Elvis Review

A sanitized version of Elvis with a touch of racism.

Writer and director Baz Luhrman (Moulin Rouge!, The Great Gatsby) gives us his take on the life and legacy of Elvis Pressley.  

What’s It About?

Elvis (2022) takes all the typical biopic twists and turns.  You witness Elvis’ childhood, meteoric rise, career road bumps, and comeback.  The twist is that it is told through the eyes and narration of Elvis’ manager, Colonel Tom Parker (Tom Hanks).  

The Colonel is as crooked as managers come, and you can sense his sliminess from the moment he shows up on the screen. However, he sinks his teeth into a young Elvis (Austin Butler) and manipulates Elvis and his family for his entire career. Elvis’ initial innocence and desire for a present father figure cloud his judgment about the Colonel’s grift.

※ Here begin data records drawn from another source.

**config.mk**
```make
export PLATFORM = sky130hd
export DESIGN_NAME = seg_scan_ctrl
export DESIGN_NICKNAME = d
export VERILOG_FILES = /design/src/rtl/seg_scan_ctrl.sv
export SDC_FILE = /design/constraint.sdc
export NUM_CORES = 1
export LEC_CHECK = 0
export CAP_MARGIN = 20
export CELL_PAD_IN_SITES_DETAIL_PLACEMENT = 1
export CELL_PAD_IN_SITES_GLOBAL_PLACEMENT = 1
export CORE_MARGIN = 2
export CORE_UTILIZATION = 45
export CTS_CLUSTER_SIZE = 16
export DETAILED_ROUTE_END_ITERATION = 10
export GPL_ROUTABILITY_DRIVEN = 0
export PLACE_DENSITY = 0.89
export SLEW_MARGIN = 15
export SYNTH_ARGS = -nofsm -noshare
export SYNTH_HDL_FRONTEND = slang
export SYNTH_SLANG_ARGS = --single-unit
```
**constraint.sdc**
```tcl
create_clock -name clk_i -period 4.8 [get_ports clk_i]
set_input_delay 0.96 -clock clk_i [delete_from_list [all_inputs] [get_ports clk_i]]
set_output_delay 0.96 -clock clk_i [all_outputs]
set_load 0.01 [all_outputs]
```
**src/rtl/seg_scan_ctrl.sv**
```systemverilog
// rtl/seg_scan_ctrl.sv - time-multiplexed scan controller for an 8-digit seven-segment display
//
// Purpose:
//   Steps through the digits one slot at a time and presents one 4-bit code to a
//   shared BCD-to-segment decoder. It also drives one active-low anode and the
//   decimal point for the current slot. New display contents go into a pending
//   buffer and are copied to the active buffer only on a frame boundary, so no
//   frame ever shows a mix of old and new data.
//
// Ports:
//   clk_i    in   1   system clock
//   rst_i    in   1   asynchronous reset, active-high
//   load_i   in   1   single-cycle load strobe for data_i/mask_i/dp_i
//   data_i   in  32   digit codes, digit k = data_i[4k+3:4k], k=0 rightmost
//   mask_i   in   8   per-digit enable, 0 keeps the digit dark
//   dp_i     in   8   per-digit decimal point, 1 = lit
//   dig_o    out  4   code of the current digit (decoder input)
//   an_o     out  8   anodes, active-low, at most one low at a time
//   dp_o     out  1   decimal point, active-low
//   frame_o  out  1   one-cycle pulse after each frame boundary
//   busy_o   out  1   a loaded update is waiting for the next boundary

module seg_scan_ctrl #(
  parameter int DIGITS   = 8,
  parameter int PRESCALE = 100000,
  parameter int BLANK    = 16
) (
  input  logic        clk_i,
  input  logic        rst_i,
  input  logic        load_i,
  input  logic [31:0] data_i,
  input  logic [7:0]  mask_i,
  input  logic [7:0]  dp_i,
  output logic [3:0]  dig_o,
  output logic [7:0]  an_o,
  output logic        dp_o,
  output logic        frame_o,
  output logic        busy_o
);

  localparam int IDX_W = 3;
  localparam int CNT_W = $clog2(PRESCALE);

  localparam logic [CNT_W-1:0] CNT_LAST  = CNT_W'(PRESCALE - 1);
  localparam logic [CNT_W-1:0] CNT_BLANK = CNT_W'(BLANK);
  localparam logic [IDX_W-1:0] IDX_LAST  = IDX_W'(DIGITS - 1);

  // Scan position
  logic [CNT_W-1:0] cnt, cnt_nxt;
  logic [IDX_W-1:0] idx, idx_nxt;

  // Active buffer (what is being displayed)
  logic [31:0] act_data, act_data_nxt;
  logic [7:0]  act_mask, act_mask_nxt;
  logic [7:0]  act_dp,   act_dp_nxt;

  // Pending buffer (what the next boundary will apply)
  logic [31:0] pnd_data, pnd_data_nxt;
  logic [7:0]  pnd_mask, pnd_mask_nxt;
  logic [7:0]  pnd_dp,   pnd_dp_nxt;
  logic        pend,     pend_nxt;

  // Registered-output next values
  logic [3:0]  dig_nxt;
  logic [7:0]  an_nxt;
  logic        dp_nxt;

  logic        tick;
  logic        boundary;
  logic        slot_on;

  always_comb begin
    tick         = 1'b0;
    boundary     = 1'b0;
    slot_on      = 1'b0;
    cnt_nxt      = cnt;
    idx_nxt      = idx;
    act_data_nxt = act_data;
    act_mask_nxt = act_mask;
    act_dp_nxt   = act_dp;
    pnd_data_nxt = pnd_data;
    pnd_mask_nxt = pnd_mask;
    pnd_dp_nxt   = pnd_dp;
    pend_nxt     = pend;
    dig_nxt      = 4'd0;
    an_nxt       = 8'hFF;
    dp_nxt       = 1'b1;

    // Prescaler and digit index
    tick = (cnt == CNT_LAST);
    if (tick) begin
      cnt_nxt = '0;
      idx_nxt = (idx == IDX_LAST) ? '0 : idx + IDX_W'(1);
    end else begin
      cnt_nxt = cnt + CNT_W'(1);
    end
    boundary = tick && (idx == IDX_LAST);

    // The boundary copy reads the pending buffer as it was before this edge.
    // A load on the same edge therefore refills the buffer and keeps pend set,
    // so that load applies one frame later.
    if (boundary && pend) begin
      act_data_nxt = pnd_data;
      act_mask_nxt = pnd_mask;
      act_dp_nxt   = pnd_dp;
    end

    if (load_i) begin
      pnd_data_nxt = data_i;
      pnd_mask_nxt = mask_i;
      pnd_dp_nxt   = dp_i;
      pend_nxt     = 1'b1;
    end else if (boundary) begin
      pend_nxt     = 1'b0;
    end

    // Outputs are built from post-edge state so that they line up with cnt/idx.
    // The first BLANK cycles of every slot keep all anodes off. This stops the
    // previous digit's segments from ghosting onto the new anode.
    slot_on = (cnt_nxt >= CNT_BLANK);
    dig_nxt = act_data_nxt[4*idx_nxt +: 4];
    if (slot_on && act_mask_nxt[idx_nxt]) begin
      an_nxt[idx_nxt] = 1'b0;
    end
    dp_nxt = slot_on ? ~(act_dp_nxt[idx_nxt] & act_mask_nxt[idx_nxt]) : 1'b1;
  end

  always_ff @(posedge clk_i or posedge rst_i) begin
    if (rst_i) begin
      cnt      <= '0;
      idx      <= '0;
      act_data <= '0;
      act_mask <= '0;
      act_dp   <= '0;
      pnd_data <= '0;
      pnd_mask <= '0;
      pnd_dp   <= '0;
      pend     <= 1'b0;
      dig_o    <= 4'd0;
      an_o     <= 8'hFF;
      dp_o     <= 1'b1;
      frame_o  <= 1'b0;
      busy_o   <= 1'b0;
    end else begin
      cnt      <= cnt_nxt;
      idx      <= idx_nxt;
      act_data <= act_data_nxt;
      act_mask <= act_mask_nxt;
      act_dp   <= act_dp_nxt;
      pnd_data <= pnd_data_nxt;
      pnd_mask <= pnd_mask_nxt;
      pnd_dp   <= pnd_dp_nxt;
      pend     <= pend_nxt;
      dig_o    <= dig_nxt;
      an_o     <= an_nxt;
      dp_o     <= dp_nxt;
      frame_o  <= boundary;
      busy_o   <= pend_nxt;
    end
  end

endmodule

```
==> impl_metrics.json, run 1 <==
{
  "synth_nets": 574,
  "via_per_inst": 5.62,
  "cp_common_cell": "ha_1",
  "clkPwrFrac": 0.483,
  "coreArea_mm2": 0.0127,
  "cpMaxStageDelayCell": "dfrtp_1",
  "syn_to_final_growth_pct": 22.9,
  "ys_ff_latch": 131,
  "antenna_found_initial": 0,
  "synth_area_leaders": "dfrtp_1, mux2_2, nand2_1",
  "hold_violations": 0,
  "crit_path_max_incr_delay_ps": 640,
  "critPathKind": "register to register",
  "vias": 4322,
  "synth_area_leader_cell": "dfrtp_1",
  "synthSimpleGateAreaFrac": 0.176,
  "io_buffers": 65,
  "drtIter0Drc": 212,
  "highest_layer": "met4",
  "cp.buffers_inverters": 0,
  "synth_edf_count": 0,
  "cp_top_family": "simple AND/OR/NAND/NOR gates",
  "critPathCaptureType": "register",
  "path_max_fanout": 45,
  "finClkSkew_ps": 6.31,
  "async_flop_share": 1.00,
  "hold_path_class": "register to register",
  "worst_pin_slew_ps": 978,
  "cts_root_buffer": "clkbuf_16",
  "cts_made_buffers": 17,
  "slew_viol_final": 0,
  "switchingPower_w": 0.000533,
  "synth_seq_area_share": 0.562,
  "fmax_mhz": 318,
  "overflow": 0,
  "synth-compound-area-share": 0.0835,
  "crit_required_ps": 5090,
  "grt_max_degree": 69,
  "synth_top_family_by_area": "simple AND/OR/NAND/NOR gates",
  "cts_tree": "built",
  "cts_resized": 0,
  "routed_wl_mm": 16.1,
  "num_antenna_cells": 0,
  "dpl.hpwl_mm": 10.7,
  "ys_warn_count": 0,
  "synthXorXnorAreaFrac": 0.0209,
  "drive_gt1_frac": 0.198,
  "synth_cell_types": 67,
  "yosys.area.top_type_share": 0.521,
  "route.detailed.drc": 0,
  "avgSynthCellArea_um2": 11.3,
  "dr.pass1.iters": 4,
  "post_drt_wl_per_cell_um": 20.9,
  "p_leak_nw": 3.37,
  "rsz0062_at_grt": "false",
  "num_rows": 41,
  "p_comb_frac": 0.048,
  "post-route-util": 0.568,
  "synthesis.area_mm2": 0.00586,
  "track_usage": 0.250,
  "synth_cells": 520,
  "power_density_mw_per_mm2": 348,
  "seq_power_share": 0.469,
  "clockBufferDepth": 2,
  "fin_crit_ps": 3150,
  "clkLatencyLatePin_ps": 420,
  "p_sw_frac": 0.213,
  "startpoint_type": "register",
  "crit_arrival_ps": 3440,
  "synth-adder-area-share": 0.00641,
  "yosys-mux-area-fraction": 0.121,
  "dieArea_mm2": 0.0139,
  "first_global_vias": 4930,
  "post-route-period-util": 0.656,
  "max_slew_margin": 0.341,
  "synthFlopType": "dfrtp_1",
  "status": "complete, no violations",
  "postCtsHoldBufs": 0,
  "wl_met2_mm": 8.32,
  "path_cells": "ha_1 -> ha_1 -> and2_1 -> nand2_8 -> mux2_4 -> o2bb2ai_1 -> a2111oi_2 -> nand2_1",
  "fillers": 1328,
  "finalSetupTns_ps": 0,
  "r2r_slack_ps": 1650,
  "initial_utilization": 0.462,
  "h-tree-depth": 4,
  "p_int_w": 0.00197,
  "drtAntennaViolNets": 0,
  "setup_viol": 0,
  "final_nets": 638,
  "ir_drop_v": 0.000247,
  "grt_pass1_wl_mm": 26.7,
  "io_pins": 66,
  "clock_sinks": 131,
  "maxCapViolations": 0,
  "postCtsSetupRepairBufs": 0,
  "path_clk_slew_ps": 50,
  "die_w_um": 118,
  "m1WireLength_mm": 6.32,
  "wl_met3_um": 819,
  "die_y_um": 118
}
[cells in the final DEF (no fill, tap or decap), types with 7 or more instances in the layout]
cell             count
dfrtp_1            122
nand2_1            116
clkdlybuf4s50_1     64
mux2_2              49
nor2_1              23
nand3_1             17
clkbuf_16           17
a21oi_1             14
inv_1               13
o21ai_0             10
dfstp_2              9
nor3_1               8
xor2_1               7
xnor2_1              7
==> src/rtl/uart_tx_cfg.sv <==
// Parametrised UART transmitter: start bit, LSB-first data, optional parity, 1 or 2 stop bits.
// All outputs come straight from flops so the serial line never glitches.
`timescale 1ns/1ps

module uart_tx_cfg #(
  parameter int CLKS_PER_BIT = 16,
  parameter int DATA_BITS    = 8,
  parameter int PARITY_EN    = 0,
  parameter int PARITY_ODD   = 0,
  parameter int STOP_BITS    = 1
) (
  input  logic                 clk,
  input  logic                 reset,
  input  logic                 tx_start,
  input  logic [DATA_BITS-1:0] tx_data,
  output logic                 tx,
  output logic                 tx_busy,
  output logic                 tx_done
);

  localparam int BAUD_W = (CLKS_PER_BIT > 2) ? $clog2(CLKS_PER_BIT) : 1;
  localparam logic [BAUD_W-1:0] BAUD_LAST = BAUD_W'(CLKS_PER_BIT - 1);
  localparam logic [3:0]        DATA_LAST = 4'(DATA_BITS - 1);
  localparam logic [3:0]        STOP_LAST = 4'(STOP_BITS - 1);
  localparam logic              ODD_FLIP  = (PARITY_ODD != 0);

  generate
    if (CLKS_PER_BIT < 2) begin : g_bad_clks_per_bit
      $error("uart_tx_cfg: CLKS_PER_BIT must be >= 2");
    end
    if (DATA_BITS < 5 || DATA_BITS > 9) begin : g_bad_data_bits
      $error("uart_tx_cfg: DATA_BITS must be 5..9");
    end
    if (PARITY_EN != 0 && PARITY_EN != 1) begin : g_bad_parity_en
      $error("uart_tx_cfg: PARITY_EN must be 0 or 1");
    end
    if (PARITY_ODD != 0 && PARITY_ODD != 1) begin : g_bad_parity_odd
      $error("uart_tx_cfg: PARITY_ODD must be 0 or 1");
    end
    if (STOP_BITS != 1 && STOP_BITS != 2) begin : g_bad_stop_bits
      $error("uart_tx_cfg: STOP_BITS must be 1 or 2");
    end
  endgenerate

  typedef enum logic [2:0] {
    S_IDLE,
    S_START,
    S_DATA,
    S_PARITY,
    S_STOP
  } state_t;

  state_t                 state_reg, state_next;
  logic [BAUD_W-1:0]      baud_reg, baud_next;
  logic [3:0]             bit_reg, bit_next;
  logic [DATA_BITS-1:0]   shift_reg, shift_next;
  logic                   par_reg, par_next;
  logic                   tx_reg, tx_next;
  logic                   busy_reg, busy_next;
  logic                   done_reg, done_next;

  always_ff @(posedge clk or posedge reset) begin
    if (reset) begin
      state_reg <= S_IDLE;
      baud_reg  <= '0;
      bit_reg   <= '0;
      shift_reg <= '0;
      par_reg   <= 1'b0;
      tx_reg    <= 1'b1;
      busy_reg  <= 1'b0;
      done_reg  <= 1'b0;
    end else begin
      state_reg <= state_next;
      baud_reg  <= baud_next;
      bit_reg   <= bit_next;
      shift_reg <= shift_next;
      par_reg   <= par_next;
      tx_reg    <= tx_next;
      busy_reg  <= busy_next;
      done_reg  <= done_next;
    end
  end

  // tx_next always carries the level of the bit that begins on the coming edge,
  // so every bit boundary is a single registered transition.
  always_comb begin
    state_next = state_reg;
    baud_next  = baud_reg;
    bit_next   = bit_reg;
    shift_next = shift_reg;
    par_next   = par_reg;
    tx_next    = tx_reg;
    busy_next  = busy_reg;
    done_next  = 1'b0;

    case (state_reg)
      S_IDLE: begin
        tx_next   = 1'b1;
        busy_next = 1'b0;
        baud_next = '0;
        bit_next  = '0;
        if (tx_start) begin
          shift_next = tx_data;
          par_next   = (^tx_data) ^ ODD_FLIP;
          state_next = S_START;
          tx_next    = 1'b0;
          busy_next  = 1'b1;
        end
      end

      S_START: begin
        if (baud_reg == BAUD_LAST) begin
          baud_next  = '0;
          bit_next   = '0;
          state_next = S_DATA;
          tx_next    = shift_reg[0];
        end else begin
          baud_next = baud_reg + 1'b1;
        end
      end

      S_DATA: begin
        if (baud_reg == BAUD_LAST) begin
          baud_next = '0;
          if (bit_reg == DATA_LAST) begin
            bit_next = '0;
            if (PARITY_EN != 0) begin
              state_next = S_PARITY;
              tx_next    = par_reg;
            end else begin
              state_next = S_STOP;
              tx_next    = 1'b1;
            end
          end else begin
            bit_next   = bit_reg + 4'd1;
            tx_next    = shift_reg[1];
            shift_next = {1'b0, shift_reg[DATA_BITS-1:1]};
          end
        end else begin
          baud_next = baud_reg + 1'b1;
        end
      end

      S_PARITY: begin
        if (baud_reg == BAUD_LAST) begin
          baud_next  = '0;
          bit_next   = '0;
          state_next = S_STOP;
          tx_next    = 1'b1;
        end else begin
          baud_next = baud_reg + 1'b1;
        end
      end

      S_STOP: begin
        tx_next = 1'b1;
        if (baud_reg == BAUD_LAST) begin
          baud_next = '0;
          if (bit_reg == STOP_LAST) begin
            bit_next   = '0;
            state_next = S_IDLE;
            busy_next  = 1'b0;
            done_next  = 1'b1;
          end else begin
            bit_next = bit_reg + 4'd1;
          end
        end else begin
          baud_next = baud_reg + 1'b1;
        end
      end

      default: begin
        state_next = S_IDLE;
        tx_next    = 1'b1;
        busy_next  = 1'b0;
      end
    endcase
  end

  assign tx      = tx_reg;
  assign tx_busy = busy_reg;
  assign tx_done = done_reg;

endmodule
==> config.mk <==
export PLATFORM = sky130hd
export DESIGN_NAME = uart_tx_cfg
export DESIGN_NICKNAME = d
export VERILOG_FILES = /design/src/rtl/uart_tx_cfg.sv
export SDC_FILE = /design/constraint.sdc
export NUM_CORES = 1
export LEC_CHECK = 0
export ABC_AREA = 1
export BUFFER_PORTS_ARGS = -buffer_cell sky130_fd_sc_hd__buf_2
export CORE_MARGIN = 2
export CORE_UTILIZATION = 49
export CTS_CLUSTER_DIAMETER = 40
export DETAILED_ROUTE_END_ITERATION = 8
export PLACE_DENSITY = 0.71
export SLEW_MARGIN = 20
export SYNTH_ARGS = -nofsm -noshare
export SYNTH_HDL_FRONTEND = slang
export SYNTH_SLANG_ARGS = --single-unit
==> constraint.sdc <==
create_clock -name clk -period 1.66 [get_ports clk]
set_input_delay 0.083 -clock clk [delete_from_list [all_inputs] [get_ports clk]]
set_output_delay 0.083 -clock clk [all_outputs]
set_load 0.01 [all_outputs]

The story is a constant conflict between Elvis’ artistic wishes and the Colonel wanting to go in directions that would maximize profit.  Elvis second-guesses the Colonel more as he gets older, but the Colonel can always win him back to his side. So, you watch Elvis’ career soar but wonder what could have been if he had the freedom to pursue music the way he wanted. 

My Reaction

Austin Butler is fantastic as Elvis. He may be the best biopic casting choice since Jamie Fox in Ray.  You believe that he is the living, breathing, performing Elvis.  It is too bad that he wasn’t in a more ambitious film.

Throughout the film, Tom Hanks brings his dramatic chops to the table, creating mistrust and contempt for the Colonel.  This role is against type for Hanks, and his ability to elicit those emotions from the audience is commendable. He is aided by makeup and prosthetics, as I am unsure if he would be able to pull this off just looking like the Tom Hanks that we all know and love.  As good as Hanks is, I must say that I have no idea what accent he is trying to perform.

You either love or hate Luhrman’s visual storytelling style. I am of the latter.  Each scene is heavily layered with quick cuts, lens flares, musical score, and song. All these distractions happen when you want to focus on the dialogue, making it almost impossible to build a connection with the characters. The prevalence of all this audio and visual noise during the first 30 minutes of the film made me want to walk out.  Luhrman does pull back on this technique later in the movie. But by that point, I was already flustered by the experience.

Young Elvis at church tent revival

I also question whom Luhrman had on set to advise him on how to shoot scenes with Black people. Many scenes with African Americans in Memphis ranged from comical to insulting.  The depiction of the African Americans at the tent revival made caricatures of Black people adjacent to blackface.  

Luhrman’s attempt at creating parallels between gospel music and the blues during that scene was as clumsy as they come.  There is nothing uplifting about the portrayal of Black people at the beginning of this film. I am confident that is the opposite of what Luhrman thought he was doing.

Even later, there is an attempt to sanitize Elvis’ relationship with Black people and Black music.  Yes, Elvis had African American artists as friends, but that does not erase the number of artists that claims that he outright stole their music.  

This gets to the movie’s biggest flaw, the sanitization of Elvis’ legacy.  Luhrman paints Elvis as a prolific, misunderstood, and sympathetic character, taken advantage of by his manager.  Although the Colonel most assuredly conned Elvis, the rest of his legacy is more complicated.  

Overall Rating

Elvis does not attempt to be authentic to the complexity of the man.  Instead of exploring his complicated relationship with Black artists, it uses the great B.B. King to explain away his use of Black music.  The movie shows his womanizing but fails to hint at how many of these women were underage.  

There is no way that his estate would ever greenlight a movie that tackles any of these issues.  So instead, we get a whitewashed version of Elvis that rings hallow. Maybe that is the problem with making biopics today.  Hollywood can no longer make a biopic that puts these figures on mythical pedestals while erasing the darker elements of their lives. Not only does it ring inauthentic, but it makes the film predictable and dull.  Sure, there is an audience that would love to tune out and celebrate the clean version of historical figures. But I would surmise that audience is dwindling.